爱因斯坦面对的是同一批矛盾,却换了一个起点。他不再追问为什么测不到以太,也不再坚持所有观察者共享同一个绝对时间。


他从两个基本前提出发:所有惯性参考系中的物理定律具有相同形式,真空中的光速对所有惯性观察者相同。如果这两点都成立,需要调整的便是人们对时间和空间的理解。


两个相隔很远的事件是否同时发生,不再拥有一个独立于观察者的绝对答案;时间间隔和空间长度,也会随着观察者的运动状态发生变化。


爱因斯坦把原来被当作前提的“绝对时间”,变成了需要重新审视的问题。


这才是相对论测试真正困难的地方。相关实验、理论矛盾和数学工具已经出现,但这些知识不会自动告诉研究者:也许错的不是某个参数,而是我们理解时间的方式。


03 AI 能生成新答案,却仍受旧知识约束


要解释 AI 为什么发明不了相对论,还需要了解当前大语言模型怎样获得知识,又怎样产生所谓的“创造力”。


大语言模型通过海量文本训练,学习词语、概念和知识之间的关系。最基础的训练任务,是根据已有内容预测接下来最可能出现什么。规模足够大以后,模型由此掌握了语言形式,并形成总结、归纳、推理、迁移和组合能力。


面对一个已经定义好的研究问题,AI 可以迅速阅读大量论文,整理不同观点,完成计算推导,生成代码,也可以提出候选假说和实验方案。过去一个研究团队需要几个月完成的文献综述,它可能几分钟就能整理出基本脉络。


但它判断“什么是合理的”,主要依据仍然来自已有知识。如果训练资料普遍接受以太存在,模型就会把以太视为合理前提;如果大多数论文都在研究以太为什么无法被探测,它也会沿着这个方向继续寻找答案。


这不意味着 AI 没有创造力。它最常见的创造,是重新组合已有知识:文章、代码和假说都可以是新的,组成它们的材料和基本判断标准仍然来自旧知识。


再往前一步,AI 还可以在固定规则内找到人类没有发现的答案。AlphaGo 的“第 37 手”就是典型例子。那一步前所未见,但围棋的规则、胜负目标和反馈机制都已经确定,AI 做的是在巨大的可能性空间里寻找新路径。

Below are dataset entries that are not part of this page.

## P
## vgacontrol
module vgacontrol(  
input PCLK, 				 
input PRESERN, 				 
input PSEL, 				 
input PENABLE, 				 
output wire PREADY, 		 
output wire PSLVERR,		 
input PWRITE,				 
input [31:0] PADDR,			 
input wire [31:0] PWDATA,	 
output reg [31:0] PRDATA,	 
output HS, 
output VS, 
output reg vga_R,
output reg vga_G,
output reg vga_B,
input SW,
input SW2,
input SW3
);
Size: roughly 1,900 cells after synthesis, roughly 270 flip-flops, roughly 110 I/O pins, about 14,000 µm² of cells after synthesis.
Settings: LEC_CHECK=0, CAP_MARGIN=20, CORE_MARGIN=2, CORE_UTILIZATION=70, CTS_CLUSTER_SIZE=24, PLACE_DENSITY=0.6, SLEW_MARGIN=20; clock period 2.77 ns.
run.sh (not shown) runs the stock make flow with config.mk's settings and CLKGATE_MAP_FILE=.
global routing (5_1_grt): P exited with error
#### Input delta (Q over P)
# P
export LEC_CHECK = 0
export CAP_MARGIN = 20
export CORE_MARGIN = 2
export CORE_UTILIZATION = 70
export CTS_CLUSTER_SIZE = 24
export PLACE_DENSITY = 0.6
export SLEW_MARGIN = 20
create_clock -name core_clock -period 2.77 [get_ports {PCLK}]
# Q
export LEC_CHECK = 0
export ABC_AREA = 1
export CAP_MARGIN = 20
export CORE_ASPECT_RATIO = 1.33
export CORE_MARGIN = 2
export CORE_UTILIZATION = 72
export PLACE_DENSITY = 0.6
export SLEW_MARGIN = 20
create_clock -name core_clock -period 2.51 [get_ports {PCLK}]
Findings:
- Of the runs Q and P, none of them finished clean.
- Q got as far as clock tree synthesis (4_1_cts), where a tool error ended the run.
- Summary of Q over P: number of nets at floorplan picked up an extra 26%, routability-driven placement congestion ratio higher, summed instance area of the synthesized netlist now larger, floorplan core area now larger.
$ cat config.mk
export PLATFORM = sky130hd
export DESIGN_NAME = WorkingFinal
export DESIGN_NICKNAME = WorkingFinal
export VERILOG_FILES = /design/flow/design.v
export SDC_FILE = /design/flow/constraint.sdc
export NUM_CORES = 4
export LEC_CHECK = 0
export CAP_MARGIN = 20
export CORE_MARGIN = 2
export CORE_UTILIZATION = 40
export SLEW_MARGIN = 20
$ cat constraint.sdc
create_clock -name core_clock -period 38.5 [get_ports {clk}]
set_input_delay 7.7000 -clock core_clock [delete_from_list [all_inputs] [get_ports {clk}]]
set_output_delay 7.7000 -clock core_clock [all_outputs]
set_load 0.01 [all_outputs]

相对论要求的是另一种创造。它没有在“如何探测以太”这个问题下继续寻找更优解,而是重新审视以太和绝对时间是否有必要存在。它改变了问题本身。


AI 已经可以在旧地图上找到人类没有走过的路。相对论需要的,却是意识到这张地图可能画错了。


04 从发现矛盾到范式跳跃,AI 还差什么


如果真的训练一个知识截止在 1901 年的模型,把经典力学、麦克斯韦方程和相关实验结果交给它,AI 能不能发现其中的矛盾?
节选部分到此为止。